After playing gently downhill at midlength par 3 third hole, the dogleg fourth plays to a green pitched severely front to back, with extreme contours on either side funneling the ball away from you, requiring the better player to control the distance of his approach shot played through the air, while still allowing the higher handicapper to run some in along the ground if they choose.

The 6th and 7th holes could be the strongest back-to-back pars 4 you’ll find anywhere in the world. The 6th plays over 400 yards, requiring a committed drive played blind over the rumpled fairway ahead of you, and then a semi-blind approach to a green tucked amongst heathery mounds.

The 7th is a classic half par – a ball worked left-to-right with a longer club might scamper its way up close to the green, but with pines and heather lurking close by, the more sensible option could be an iron for safety.

At some courses, the 10th hole can feel like an afterthought, a means of going from A to B or simply getting back out to the course and away from the house. But at De Pan, the 10th might just be the best of them all. A quirky feature is the traffic light which you press on the tee to alert those walking between the courtyard and the car park that you’ll soon be playing your shot over their heads – and as you step onto the elevated tee box, the shape of the challenge ahead is in full view: the green lies 350 yards or so away, seemingly perched in the middle of a V created by two crashing mounds covered with heather. The fairway is heavily undulating, and it’s easy to play your tee shot too far down, leaving an awkward downslope from which you must play your approach to the small green.

The 11th is a brilliant par 5, tempting the longer hitters into being brave and playing their tee shots over heather on the right – a longer carry but one which gives you a chance of finding the surface in two.

15 is a beautiful but challenging par 3 where any shot that is less than good will leave you an up and down somewhere between challenging and nigh-on impossible. Colt’s brilliant trickery plain to see.

And the 17th is another exciting half-par hole, teeing off from one of the highest points on the course with the green tucked just 300 yards away between several bunkers and mounds of heather. There’s a chance for you to be a hero, but also gives you an opportunity to fail miserably.

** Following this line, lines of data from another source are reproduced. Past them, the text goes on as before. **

===== config.mk =====
export PLATFORM = sky130hd
export DESIGN_NAME = jam_detector
export DESIGN_NICKNAME = d
export VERILOG_FILES = /design/src/rtl/jam_detector.sv
export SDC_FILE = /design/constraint.sdc
export NUM_CORES = 1
export LEC_CHECK = 0
export BUFFER_PORTS_ARGS = -buffer_cell sky130_fd_sc_hd__buf_2
export CORE_ASPECT_RATIO = 0.75
export CORE_MARGIN = 2
export CORE_UTILIZATION = 44
export CTS_CLUSTER_DIAMETER = 150
export DETAILED_ROUTE_END_ITERATION = 10
export PLACE_DENSITY = 0.66
export SYNTH_ARGS = -nofsm -noshare
export SYNTH_HDL_FRONTEND = slang
export SYNTH_SLANG_ARGS = --single-unit

===== constraint.sdc =====
create_clock -name clk -period 2.2 [get_ports clk]
set_input_delay 0.11 -clock clk [delete_from_list [all_inputs] [get_ports clk]]
set_output_delay 0.11 -clock clk [all_outputs]
set_load 0.02 [all_outputs]

===== src/rtl/jam_detector.sv =====
`default_nettype none
// ============================================================================
// jam_detector : per-lane loop synchroniser, edge detect, saturating queue
//                occupancy counter and persistence/hysteresis jam FSM.
// Revision     : 1.0
// ============================================================================
module jam_detector #(
   parameter int CNT_W   = 6,
   parameter int JAM_ON  = 20,
   parameter int JAM_OFF = 8,
   parameter int HOLD    = 4
) (
   input  logic             clk,
   input  logic             rst_n,
   input  logic             arrive_loop_0,
   input  logic             arrive_loop_1,
   input  logic             arrive_loop_2,
   input  logic             arrive_loop_3,
   input  logic             depart_loop_0,
   input  logic             depart_loop_1,
   input  logic             depart_loop_2,
   input  logic             depart_loop_3,
   output logic             jam_sensor_0,
   output logic             jam_sensor_1,
   output logic             jam_sensor_2,
   output logic             jam_sensor_3,
   output logic [CNT_W-1:0] q_count_0,
   output logic [CNT_W-1:0] q_count_1,
   output logic [CNT_W-1:0] q_count_2,
   output logic [CNT_W-1:0] q_count_3
);

   localparam int                  c_LANES    = 4;
   localparam int                  c_HOLD_W   = $clog2(HOLD + 1);
   localparam logic [CNT_W-1:0]    c_Q_MAX    = {CNT_W{1'b1}};
   localparam logic [CNT_W-1:0]    c_Q_ONE    = CNT_W'(1);
   localparam logic [CNT_W-1:0]    c_JAM_ON   = CNT_W'(JAM_ON);
   localparam logic [CNT_W-1:0]    c_JAM_OFF  = CNT_W'(JAM_OFF);
   localparam logic [c_HOLD_W-1:0] c_HOLD     = c_HOLD_W'(HOLD);
   localparam logic [c_HOLD_W-1:0] c_HOLD_ONE = c_HOLD_W'(1);

   typedef enum logic [1:0] {
      S_CLEAR   = 2'd0,
      S_PENDING = 2'd1,
      S_JAM     = 2'd2
   } state_t;

   logic [c_LANES-1:0]            w_arrive;
   logic [c_LANES-1:0]            w_depart;
   logic [c_LANES-1:0]            w_jam;
   logic [c_LANES-1:0][CNT_W-1:0] w_qcnt;

   assign w_arrive = {arrive_loop_3, arrive_loop_2, arrive_loop_1, arrive_loop_0};
   assign w_depart = {depart_loop_3, depart_loop_2, depart_loop_1, depart_loop_0};

   for (genvar gi = 0; gi < c_LANES; gi++) begin : g_lane
      logic                r_arr_s1, r_arr_s2, r_arr_s3;
      logic                r_dep_s1, r_dep_s2, r_dep_s3;
      logic                w_arr_ev, w_dep_ev;
      logic [CNT_W-1:0]    r_qcnt;
      state_t              r_state;
      logic [c_HOLD_W-1:0] r_hold;
      logic                r_jam;

      // Two-flop synchroniser plus history flop; history clears on reset so a
      // loop held high across reset still yields exactly one event.
      always_ff @(posedge clk) begin
         if (!rst_n) begin
            r_arr_s1 <= 1'b0;
            r_arr_s2 <= 1'b0;
            r_arr_s3 <= 1'b0;
            r_dep_s1 <= 1'b0;
            r_dep_s2 <= 1'b0;
            r_dep_s3 <= 1'b0;
         end else begin
            r_arr_s1 <= w_arrive[gi];
            r_arr_s2 <= r_arr_s1;
            r_arr_s3 <= r_arr_s2;
            r_dep_s1 <= w_depart[gi];
            r_dep_s2 <= r_dep_s1;
            r_dep_s3 <= r_dep_s2;
         end
      end

      assign w_arr_ev = r_arr_s2 & ~r_arr_s3;
      assign w_dep_ev = r_dep_s2 & ~r_dep_s3;

      always_ff @(posedge clk) begin
         if (!rst_n) begin
            r_qcnt <= '0;
         end else if (w_arr_ev && !w_dep_ev && (r_qcnt != c_Q_MAX)) begin
            r_qcnt <= r_qcnt + c_Q_ONE;
         end else if (w_dep_ev && !w_arr_ev && (r_qcnt != '0)) begin
            r_qcnt <= r_qcnt - c_Q_ONE;
         end
      end

      // PENDING counts consecutive edges at or above JAM_ON; JAM only
      // releases once occupancy has fallen to JAM_OFF.
      always_ff @(posedge clk) begin
         if (!rst_n) begin
            r_state <= S_CLEAR;
            r_hold  <= '0;
            r_jam   <= 1'b0;
         end else begin
            case (r_state)
               S_CLEAR: begin
                  if (r_qcnt >= c_JAM_ON) begin
                     r_state <= S_PENDING;
                     r_hold  <= c_HOLD_ONE;
                  end
               end
               S_PENDING: begin
                  if (r_qcnt < c_JAM_ON) begin
                     r_state <= S_CLEAR;
                     r_hold  <= '0;
                  end else if (r_hold == c_HOLD) begin
                     r_state <= S_JAM;
                     r_jam   <= 1'b1;
                  end else begin
                     r_hold <= r_hold + c_HOLD_ONE;
                  end
               end
               S_JAM: begin
                  if (r_qcnt <= c_JAM_OFF) begin
                     r_state <= S_CLEAR;
                     r_hold  <= '0;
                     r_jam   <= 1'b0;
                  end
               end
               default: begin
                  r_state <= S_CLEAR;
                  r_hold  <= '0;
                  r_jam   <= 1'b0;
               end
            endcase
         end
      end

      assign w_jam[gi]  = r_jam;
      assign w_qcnt[gi] = r_qcnt;
   end

   assign jam_sensor_0 = w_jam[0];
   assign jam_sensor_1 = w_jam[1];
   assign jam_sensor_2 = w_jam[2];
   assign jam_sensor_3 = w_jam[3];

   assign q_count_0 = w_qcnt[0];
   assign q_count_1 = w_qcnt[1];
   assign q_count_2 = w_qcnt[2];
   assign q_count_3 = w_qcnt[3];

endmodule
`default_nettype wire


==> flow_summary.ini <==
[floorplan]
die_w_um = 111
die_area_mm2 = 0.00929
ios = 38
rows = 29
core_mm2 = 0.00838
start_util_pct = 44.8
die_height_um = 84.0

[routing]
wl_per_cell_um = 13.7
drt_iter0_markers = 146
via_per_inst = 5.45
drt-total-wl_mm = 8.23
drc = 0
drt-pass1-iter-count = 4
ant_nets = 0
num_vias = 3277

[grt]
grt_max_degree = 52
antenna_found_initial = 0
gr-total-overflow = 0
grt_pass1_wl_mm = 14.2
grtUsageTotal_pct = 18.4
grt_pass1_vias = 3087

[synthesis]
synth_top_family_by_area = compound AO/OA/AOI/OAI gates
synthesis.nets = 458
synth_compound_area_share_pct = 23.3
yosys.area_share.simple_pct = 20.9
ys_seq_elements = 72
synthAdderAreaFrac_pct = 10.1
synth.cell_area_mm2 = 0.00375
synth_cell_types = 52
muxShareOfSynthArea_pct = 1.07
ys_seq_area_share_pct = 38.4
synth-edff-count = 0
synth.avg_cell_area_um2 = 8.94
yosys.area_share.xor_xnor_pct = 2.80
synthArstFlopShare_pct = 0
syn_inst = 420
yosysWarnings = 0
synth_ff_type = dfxtp_1

[clock_network]
insertion_delay_ns = 0.33
cts_sinks = 72
clkTransAtPathRegs_ns = 0.06
cts_root_buf = clkbuf_16
cts_buffers = 9
cts_tree = done
post_cts_resized = 0
htree_num_levels = 3
cts_max_path_buffers = 2

[placed_design]
routabilityCongestion = 0.901
dpl_worst_slack_ns = 0.0929
io_buffers = 37
dpl.hpwl_mm = 5.66
dp.cells = 577

[power]
power_density_mw_per_mm2 = 941
total_leakage_power_nw = 2.09
ir_worst_vdd_mv = 0.582
p_total_mw = 4.42

[cells_and_area]
final_layout_size_suffix_gt1_share_pct = 20.9
antennaDiodeCount = 0
area_delta_synth_final_pct = 25.1
final_cells = 601
fillers = 763
nNetsFinal = 526

[worst_setup_path]
crit_required_ns = 2.46
start_kind = flip-flop
path_class = reg -> reg
end_kind = flip-flop
cp.arrival_ns = 2.36
crit_fanout = 4

[timing]
worstMarginPinSlew_ns = 0.604
layout_setup_ws_ns = 0.0976
finalHoldViolCount = 0
final-max-slew-violation-count = 0
skew_ns = 0.00661
final-setup-viol-count = 0
fmax_mhz = 476
post-route-period-util_pct = 95.6
maxSlewHeadroom_pct = 59.7
period_needed_ns = 2.10

[min_path]
min_path_type = in -> reg

[status]
outcome = finished, final reports clean

[run]
max_cap_violations = 0
## cell usage in the layout, fill, tap and decap left out, types with 4 or more instances in the layout
cell / Yosys / routed
dfxtp_1: 72 / 62
buf_2: 2 / 37
nand2_1: 34 / 34
buf_4: 0 / 26
nor2_1: 25 / 25
a21oi_1: 25 / 25
and2_1: 25 / 25
ha_1: 24 / 24
o21ai_0: 20 / 20
inv_1: 18 / 18
nand3_1: 16 / 16
and3_1: 13 / 13
xnor2_1: 12 / 12
nor3_1: 12 / 12
a211oi_1: 12 / 11
a21o_1: 11 / 11
a211o_1: 10 / 10
clkbuf_16: 0 / 10
o21bai_1: 8 / 8
dfxtp_2: 0 / 8
nand4_1: 7 / 7
nand2b_1: 6 / 6
o211ai_1: 6 / 6
dlygate4sd3_1: 0 / 6
nor2b_1: 5 / 5
mux2i_1: 4 / 4
fa_1: 4 / 4
bufinv_16: 0 / 4
## cells by family after synthesis
| group | after synthesis |
|---|---|
| flops | 72 |
| fa+ha+maj | 28 |
| compound gates | 121 |
| buf+inv | 30 |
| xor+xnor | 12 |
| mux | 4 |
| simple gates | 153 |
## area by class of cell
type | instances | area [um2] | share of cell area [%]
clock inverter | 4 | 120 | 2.56
inverter | 18 | 67.6 | 1.44
sequential | 72 | 1460 | 31.1
timing repair buffer | 69 | 440 | 9.38
tap | 108 | 135 | 2.88
multi-input combinational | 318 | 2200 | 46.8
clock buffer | 12 | 278 | 5.91
## cell usage after synthesis, drive strengths merged, types with 9 or more instances
library cell / n / area [um2]
dfxtp: 72 / 1440
inv: 18 / 67.6
nand3: 16 / 80.1
a211oi: 12 / 90.1
o211ai: 9 / 82.6
nand2: 34 / 128
and3: 13 / 81.3
and2: 25 / 156
o21ai: 22 / 110
a21oi: 26 / 134
nor3: 12 / 60.1
nor2: 25 / 93.8
ha: 24 / 300
xnor2: 12 / 105
a21o: 12 / 91.3
a211o: 11 / 97.6
## path summary, 6_finish.rpt
| kind | startpoint | end | slack [ns] | cells past startpoint |
|---|---|---|---|---|
| setup / recovery | g_lane[2].r_arr_s2 | q_count_2[4] | 0.1 | 9 |
| setup reg to reg | g_lane[2].r_arr_s2 | q_count_2[4] | 0.1 | 9 |
| hold reg to reg | g_lane[0].r_dep_s1 | g_lane[0].r_dep_s2 | 0.43 | 1 |
| hold / removal | arrive_loop_0 | g_lane[0].r_arr_s1 | 0.005 | 2 |
## critical path, stage by stage, from the launching register on
cell,delay (ns)
dfxtp_1,0.32
nor2b_1,0.19
o211ai_1,0.21
buf_4,0.20
fa_1,0.39
a21o_1,0.19
a21oi_1,0.19
xnor2_1,0.14
nand2_1,0.06
a21oi_1,0.13
## registers in the layout (all words and copies together) (netlist names), 6 cells and up
| signal | count |
|---|---|
| g_lane.r_hold | 12 |
| g_lane.r_state | 8 |
| q_count_0 | 6 |
| q_count_1 | 6 |
| q_count_2 | 6 |
| q_count_3 | 6 |
## through the flow
step,instance area (um2),hold WS (ns),utilization [%],TNS [ns]
after floorplan,3780,0.237,-,0
after CTS,4680,0.000825,55.9,0
after global placement,4220,0.317,50.4,0
after global routing,4700,0.00469,56.0,-0.0260
final,4700,0.00518,56.0,0
after detailed placement,4220,0.321,50.4,0
## layer usage
metal | up-vias | share of wire [%] | global-route usage (%)
li1 | 1664 | - | -
met1 | 1562 | 49 | 24.4
met2 | 47 | 47 | 29.6
met3 | 4 | 3.7 | 5.37
met4 | 0 | 0.52 | 4.77
met5 | - | 0 | 0
## report_power, final
| part | total (mW) | internal (mW) | switching (mW) |
|---|---|---|---|
| Sequential | 1.52 | 1.42 | 0.102 |
| Combinational | 0.994 | 0.446 | 0.548 |
| Clock | 1.90 | 1.35 | 0.549 |
## repair_timing
item / CTS / global route
buffers inserted: 0 / 2
endpoints found under the setup margin: 0 / 5
hold endpoints to repair: 6 / 0
hold buffers: 6 / 0
Note: power is estimated with default switching activity, not from simulation.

But, for all of the great golf holes when viewed in isolation, De Pan is in that rare breed of courses where the sum is greater than its parts, a collection of holes that when packaged together elevate it even further. It is a harmonious, peaceful and natural routing – easy on the legs and taxing on the brain – which leaves you holing out on 18 with a thirst to walk straight back to the 1st tee again. To achieve this, on a relatively small parcel of dense forest land on the city limits nearly 100 years ago, and today to remain as relevant as it was then is nothing short of miraculous.

The architect Guy Campbell, known for his work at Princes and Deal, perhaps summed it up best when he wrote in The Times in 1939: all players have conjured a vision of their ideal inland course. A course that shall incorporate all the fine features of a links, but with the light and shade, the aromatic scents, and vistas and backgrounds of red-boled, green-headed pines. A course where the fairways are spacious, where an erring shot will not be lost. De Pan has every one of these rare qualities; as a dream course, it fills the bill.”